WHAT IS NEEDED -
Find and return every line of the data that contains the word "cells".

Saved entries -
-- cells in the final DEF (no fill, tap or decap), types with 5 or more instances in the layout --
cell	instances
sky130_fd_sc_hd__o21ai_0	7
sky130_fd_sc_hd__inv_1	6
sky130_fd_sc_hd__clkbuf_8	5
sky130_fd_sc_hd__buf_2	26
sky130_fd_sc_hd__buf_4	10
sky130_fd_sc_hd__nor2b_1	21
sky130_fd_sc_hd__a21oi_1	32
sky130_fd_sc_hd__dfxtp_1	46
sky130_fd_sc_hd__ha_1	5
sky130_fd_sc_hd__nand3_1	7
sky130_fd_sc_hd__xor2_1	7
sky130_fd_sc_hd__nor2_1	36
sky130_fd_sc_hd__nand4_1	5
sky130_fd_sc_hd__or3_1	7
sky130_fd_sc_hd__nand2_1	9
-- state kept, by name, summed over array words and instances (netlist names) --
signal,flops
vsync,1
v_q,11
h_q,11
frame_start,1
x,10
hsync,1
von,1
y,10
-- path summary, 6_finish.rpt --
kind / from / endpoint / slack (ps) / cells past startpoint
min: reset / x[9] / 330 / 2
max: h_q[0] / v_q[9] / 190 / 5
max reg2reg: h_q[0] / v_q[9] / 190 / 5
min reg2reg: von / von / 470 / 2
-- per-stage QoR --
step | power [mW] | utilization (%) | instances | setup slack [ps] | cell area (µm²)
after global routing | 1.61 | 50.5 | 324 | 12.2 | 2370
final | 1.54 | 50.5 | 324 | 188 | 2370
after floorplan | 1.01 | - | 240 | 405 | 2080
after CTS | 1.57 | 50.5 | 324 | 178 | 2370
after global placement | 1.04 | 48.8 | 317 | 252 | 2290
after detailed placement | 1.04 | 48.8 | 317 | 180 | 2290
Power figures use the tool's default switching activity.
===== config.mk =====
export PLATFORM = sky130hd
export DESIGN_NAME = sum_window_stats_flat
export DESIGN_NICKNAME = d
export VERILOG_FILES = /design/src/rtl/sum_window_stats_if.sv /design/src/rtl/sum_window_stats.sv /design/src/flat_wrapper.sv
export SDC_FILE = /design/constraint.sdc
export NUM_CORES = 1
export LEC_CHECK = 0
export ABC_AREA = 1
export BUFFER_PORTS_ARGS = -buffer_cell sky130_fd_sc_hd__clkbuf_2
export CAP_MARGIN = 20
export CORE_ASPECT_RATIO = 1.2
export CORE_UTILIZATION = 30
export CTS_CLUSTER_SIZE = 20
export DETAILED_ROUTE_END_ITERATION = 16
export GPL_TIMING_DRIVEN = 0
export MAX_ROUTING_LAYER = met4
export SETUP_SLACK_MARGIN = 0.5
export SLEW_MARGIN = 40
export SYNTH_ARGS = -nofsm -noshare
export SYNTH_HDL_FRONTEND = slang
export SYNTH_SLANG_ARGS = --single-unit

===== constraint.sdc =====
create_clock -name clk -period 5.24 [get_ports clk]
set_input_delay 0.262 -clock clk [delete_from_list [all_inputs] [get_ports clk]]
set_output_delay 0.262 -clock clk [all_outputs]
set_load 0.1 [all_outputs]
**config.mk**
```make
export PLATFORM = sky130hd
export DESIGN_NAME = coefficient_loader
export DESIGN_NICKNAME = d
export VERILOG_FILES = /design/src/rtl/coefficient_loader.sv
export SDC_FILE = /design/constraint.sdc
export NUM_CORES = 1
export LEC_CHECK = 0
export BUFFER_PORTS_ARGS = -buffer_cell sky130_fd_sc_hd__buf_2
export CAP_MARGIN = 25
export CELL_PAD_IN_SITES_DETAIL_PLACEMENT = 1
export CELL_PAD_IN_SITES_GLOBAL_PLACEMENT = 1
export CORE_MARGIN = 4
export CORE_UTILIZATION = 27
export DETAILED_ROUTE_END_ITERATION = 10
export GPL_TIMING_DRIVEN = 0
export PLACE_DENSITY_LB_ADDON = 0.1
export SLEW_MARGIN = 20
export SYNTH_ARGS = -nofsm -noshare
export SYNTH_HDL_FRONTEND = slang
export SYNTH_SLANG_ARGS = --single-unit
```
**constraint.sdc**
```tcl
create_clock -name clk -period 2.1 [get_ports clk]
set_input_delay 0.42 -clock clk [delete_from_list [all_inputs] [get_ports clk]]
set_output_delay 0.42 -clock clk [all_outputs]
set_load 0.02 [all_outputs]
```
<file path="src/rtl/core_exu_div_ctrl.sv">
// Issue/writeback controller for the iterative RV32M divider: operand sign handling, start
// pulse, pipeline stall, flush draining. Define CORE_DIV_CACHE_EN for a one-entry result cache.

`ifndef DATA_BUS_WIDTH
`define DATA_BUS_WIDTH 32
`endif
`ifndef REG_BUS_WIDTH
`define REG_BUS_WIDTH 5
`endif

module core_exu_div_ctrl (
  input  logic                        clk_i,
  input  logic                        rst_n_i,
  input  logic                        req_vld_i,
  input  logic [2:0]                  funct3_i,
  input  logic [`DATA_BUS_WIDTH-1:0]  rs1_data_i,
  input  logic [`DATA_BUS_WIDTH-1:0]  rs2_data_i,
  input  logic [`REG_BUS_WIDTH-1:0]   rd_addr_i,
  input  logic                        flush_i,
  output logic [`DATA_BUS_WIDTH-1:0]  div_data1_o,
  output logic [`DATA_BUS_WIDTH-1:0]  div_data2_o,
  output logic                        div_op_o,
  output logic                        div_q_sign_o,
  output logic                        div_r_sign_o,
  output logic [`REG_BUS_WIDTH-1:0]   div_reg_waddr_o,
  output logic                        div_start_o,
  input  logic [`DATA_BUS_WIDTH-1:0]  div_data_i,
  input  logic                        div_data_vld_i,
  input  logic                        div_hold_i,
  output logic                        stall_o,
  output logic                        wb_en_o,
  output logic [`REG_BUS_WIDTH-1:0]   wb_addr_o,
  output logic [`DATA_BUS_WIDTH-1:0]  wb_data_o,
  output logic                        busy_o
);

  localparam int unsigned DataW = `DATA_BUS_WIDTH;
  localparam int unsigned RegW  = `REG_BUS_WIDTH;

  typedef enum logic [2:0] {StIdle, StStart, StWait, StDone, StDrain} state_e;

  state_e            state_q;
  logic [DataW-1:0]  data1_q, data2_q;
  logic              op_q, q_sign_q, r_sign_q, start_q;
  logic [RegW-1:0]   waddr_q;
  logic              wb_en_q;
  logic [RegW-1:0]   wb_addr_q;
  logic [DataW-1:0]  wb_data_q;

  logic              is_signed, rs1_neg, rs2_neg;
  logic [DataW-1:0]  rs1_mag, rs2_mag;
  logic              q_sign, r_sign, accept;
  logic              cache_hit;
  logic [DataW-1:0]  cache_res;

  // funct3[2] is always set for divides; the divider's busy flag is not used for sequencing.
  logic unused_in;
  assign unused_in = ^{div_hold_i, funct3_i[2]};

  // funct3[0] clear selects the signed forms (DIV/REM), funct3[1] set selects remainder.
  always_comb begin
    is_signed = ~funct3_i[0];
    rs1_neg   = is_signed & rs1_data_i[DataW-1];
    rs2_neg   = is_signed & rs2_data_i[DataW-1];
    rs1_mag   = rs1_neg ? (~rs1_data_i + DataW'(1)) : rs1_data_i;
    rs2_mag   = rs2_neg ? (~rs2_data_i + DataW'(1)) : rs2_data_i;
    q_sign    = is_signed & (rs1_data_i[DataW-1] ^ rs2_data_i[DataW-1]) & (|rs2_data_i);
    r_sign    = rs1_neg;
    accept    = (state_q == StIdle) & req_vld_i & ~flush_i;
  end

`ifdef CORE_DIV_CACHE_EN
  logic              cache_vld_q;
  logic [2:0]        cache_f3_q, pend_f3_q;
  logic [DataW-1:0]  cache_rs1_q, cache_rs2_q, cache_res_q;
  logic [DataW-1:0]  pend_rs1_q, pend_rs2_q;
  logic              cache_fill;

  assign cache_hit  = cache_vld_q & (cache_f3_q == funct3_i) &
                      (cache_rs1_q == rs1_data_i) & (cache_rs2_q == rs2_data_i);
  assign cache_res  = cache_res_q;
  // Only results that actually reach writeback from the divider are remembered.
  assign cache_fill = (state_q == StWait) & div_data_vld_i & ~flush_i;

  always_ff @(posedge clk_i or negedge rst_n_i) begin
    if (!rst_n_i) begin
      cache_vld_q <= 1'b0;
      cache_f3_q  <= '0;
      cache_rs1_q <= '0;
      cache_rs2_q <= '0;
      cache_res_q <= '0;
      pend_f3_q   <= '0;
      pend_rs1_q  <= '0;
      pend_rs2_q  <= '0;
    end else begin
      if (accept && !cache_hit) begin
        pend_f3_q  <= funct3_i;
        pend_rs1_q <= rs1_data_i;
        pend_rs2_q <= rs2_data_i;
      end
      if (cache_fill) begin
        cache_vld_q <= 1'b1;
        cache_f3_q  <= pend_f3_q;
        cache_rs1_q <= pend_rs1_q;
        cache_rs2_q <= pend_rs2_q;
        cache_res_q <= div_data_i;
      end
    end
  end
`else
  assign cache_hit = 1'b0;
  assign cache_res = '0;
`endif

  always_ff @(posedge clk_i or negedge rst_n_i) begin
    if (!rst_n_i) begin
      state_q   <= StIdle;
      data1_q   <= '0;
      data2_q   <= '0;
      op_q      <= 1'b0;
      q_sign_q  <= 1'b0;
      r_sign_q  <= 1'b0;
      waddr_q   <= '0;
      start_q   <= 1'b0;
      wb_en_q   <= 1'b0;
      wb_addr_q <= '0;
      wb_data_q <= '0;
    end else begin
      start_q   <= 1'b0;
      wb_en_q   <= 1'b0;
      wb_addr_q <= '0;
      wb_data_q <= '0;
      unique case (state_q)
        StIdle: begin
          if (accept) begin
            if (cache_hit) begin
              state_q   <= StDone;
              wb_en_q   <= 1'b1;
              wb_addr_q <= rd_addr_i;
              wb_data_q <= cache_res;
            end else begin
              state_q  <= StStart;
              start_q  <= 1'b1;
              data1_q  <= rs1_mag;
              data2_q  <= rs2_mag;
              op_q     <= ~funct3_i[1];
              q_sign_q <= q_sign;
              r_sign_q <= r_sign;
              waddr_q  <= rd_addr_i;
            end
          end
        end
        // A result valid during START predates this request and is ignored.
        StStart: state_q <= flush_i ? StDrain : StWait;
        StWait: begin
          if (div_data_vld_i) begin
            if (flush_i) begin
              state_q <= StIdle;
            end else begin
              state_q   <= StDone;
              wb_en_q   <= 1'b1;
              wb_addr_q <= waddr_q;
              wb_data_q <= div_data_i;
            end
          end else if (flush_i) begin
            state_q <= StDrain;
          end
        end
        StDone:  state_q <= StIdle;
        StDrain: if (div_data_vld_i) state_q <= StIdle;
        default: state_q <= StIdle;
      endcase
    end
  end

  // Low in DONE so the stalled instruction retires in its writeback cycle.
  always_comb begin
    stall_o = 1'b0;
    unique case (state_q)
      StIdle:          stall_o = req_vld_i & ~flush_i;
      StStart, StWait: stall_o = 1'b1;
      StDrain:         stall_o = req_vld_i;
      default:         stall_o = 1'b0;
    endcase
  end

  assign div_data1_o     = data1_q;
  assign div_data2_o     = data2_q;
  assign div_op_o        = op_q;
  assign div_q_sign_o    = q_sign_q;
  assign div_r_sign_o    = r_sign_q;
  assign div_reg_waddr_o = waddr_q;
  assign div_start_o     = start_q;
  assign wb_en_o         = wb_en_q;
  assign wb_addr_o       = wb_addr_q;
  assign wb_data_o       = wb_data_q;
  assign busy_o          = (state_q != StIdle);

endmodule

</file>
## src/rtl/bit_serializer_pkg.sv

```systemverilog
`default_nettype none
// ============================================================================
// bit_serializer_pkg : FSM state encoding and default word width.
// Optional macro: SERIALIZER_PARITY_EN adds the PARITY state.
// Revision: 1.0
// ============================================================================
package bit_serializer_pkg;

  localparam int c_DEFAULT_W = 8;

  typedef enum logic [1:0] {
    ST_IDLE   = 2'd0,
    ST_SHIFT  = 2'd1
`ifdef SERIALIZER_PARITY_EN
    ,ST_PARITY = 2'd2
`endif
  } state_t;

endpackage
`default_nettype wire

```

## src/rtl/bit_serializer.sv

```systemverilog
`default_nettype none
// ============================================================================
// bit_serializer : MSB-first parallel-to-serial converter with a one-word holding register.
// Optional macro: SERIALIZER_PARITY_EN appends an even-parity bit to every word.
// Revision: 1.0
// ============================================================================
module bit_serializer
  import bit_serializer_pkg::*;
#(
  parameter int W = c_DEFAULT_W
) (
  input  logic         clk,
  input  logic         rst,
  input  logic [W-1:0] din,
  input  logic         din_valid,
  output logic         din_ready,
  output logic         sout,
  output logic         sout_valid,
  output logic         word_done
);

  localparam int                 c_CNT_W   = (W > 1) ? $clog2(W) : 1;
  localparam logic [c_CNT_W-1:0] c_CNT_TOP = c_CNT_W'(W - 1);
  localparam logic [c_CNT_W-1:0] c_CNT_ONE = c_CNT_W'(1);

  state_t             r_state;
  logic [W-1:0]       r_shift;
  logic [W-1:0]       r_hold;
  logic               r_hold_full;
  logic [c_CNT_W-1:0] r_cnt;
  logic               r_sout;
  logic               r_sout_valid;
  logic               r_word_done;
  logic               r_din_ready;
`ifdef SERIALIZER_PARITY_EN
  logic               r_par;
`endif

  logic         w_accept;
  logic         w_idle;
  logic         w_final;
  logic         w_load_hold;
  logic         w_load_din;
  logic         w_load;
  logic         w_hold_full_nxt;
  logic [W-1:0] w_load_word;

  // r_cnt indexes the bit currently on sout; w_final marks the last bit of a word.
  always_comb begin
    w_accept = din_valid && r_din_ready;
    w_idle   = (r_state == ST_IDLE);
`ifdef SERIALIZER_PARITY_EN
    w_final  = (r_state == ST_PARITY);
`else
    w_final  = (r_state == ST_SHIFT) && (r_cnt == '0);
`endif
    w_load_hold = w_final && r_hold_full;
    w_load_din  = w_accept && (w_idle || w_final) && !r_hold_full;
    w_load      = w_load_hold || w_load_din;
    w_load_word = r_hold_full ? r_hold : din;
    if (w_load_hold)
      w_hold_full_nxt = 1'b0;
    else if (w_accept && !w_load_din)
      w_hold_full_nxt = 1'b1;
    else
      w_hold_full_nxt = r_hold_full;
  end

  always_ff @(posedge clk) begin
    if (rst) begin
      r_state      <= ST_IDLE;
      r_shift      <= '0;
      r_cnt        <= '0;
      r_sout       <= 1'b0;
      r_sout_valid <= 1'b0;
      r_word_done  <= 1'b0;
`ifdef SERIALIZER_PARITY_EN
      r_par        <= 1'b0;
`endif
    end else if (w_load) begin
      r_state      <= ST_SHIFT;
      r_sout       <= w_load_word[W-1];
      r_shift      <= {w_load_word[W-2:0], 1'b0};
      r_cnt        <= c_CNT_TOP;
      r_sout_valid <= 1'b1;
      r_word_done  <= 1'b0;
`ifdef SERIALIZER_PARITY_EN
      r_par        <= ^w_load_word;
`endif
    end else begin
      unique case (r_state)
        ST_SHIFT: begin
          if (r_cnt != '0) begin
            r_sout  <= r_shift[W-1];
            r_shift <= {r_shift[W-2:0], 1'b0};
            r_cnt   <= r_cnt - c_CNT_ONE;
`ifdef SERIALIZER_PARITY_EN
            r_word_done <= 1'b0;
`else
            r_word_done <= (r_cnt == c_CNT_ONE);
`endif
          end else begin
`ifdef SERIALIZER_PARITY_EN
            r_state     <= ST_PARITY;
            r_sout      <= r_par;
            r_word_done <= 1'b1;
`else
            r_state      <= ST_IDLE;
            r_sout       <= 1'b0;
            r_sout_valid <= 1'b0;
            r_word_done  <= 1'b0;
`endif
          end
        end
`ifdef SERIALIZER_PARITY_EN
        ST_PARITY: begin
          r_state      <= ST_IDLE;
          r_sout       <= 1'b0;
          r_sout_valid <= 1'b0;
          r_word_done  <= 1'b0;
        end
`endif
        default: begin
          r_state      <= ST_IDLE;
          r_sout       <= 1'b0;
          r_sout_valid <= 1'b0;
          r_word_done  <= 1'b0;
        end
      endcase
    end
  end

  // din_ready is registered from the next-cycle holding-register occupancy.
  always_ff @(posedge clk) begin
    if (rst) begin
      r_hold      <= '0;
      r_hold_full <= 1'b0;
      r_din_ready <= 1'b0;
    end else begin
      r_hold_full <= w_hold_full_nxt;
      r_din_ready <= !w_hold_full_nxt;
      if (w_accept && !w_load_din)
        r_hold <= din;
    end
  end

  assign din_ready  = r_din_ready;
  assign sout       = r_sout;
  assign sout_valid = r_sout_valid;
  assign word_done  = r_word_done;

endmodule
`default_nettype wire

```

REPLY -
-- cells in the final DEF (no fill, tap or decap), types with 5 or more instances in the layout --
kind / from / endpoint / slack (ps) / cells past startpoint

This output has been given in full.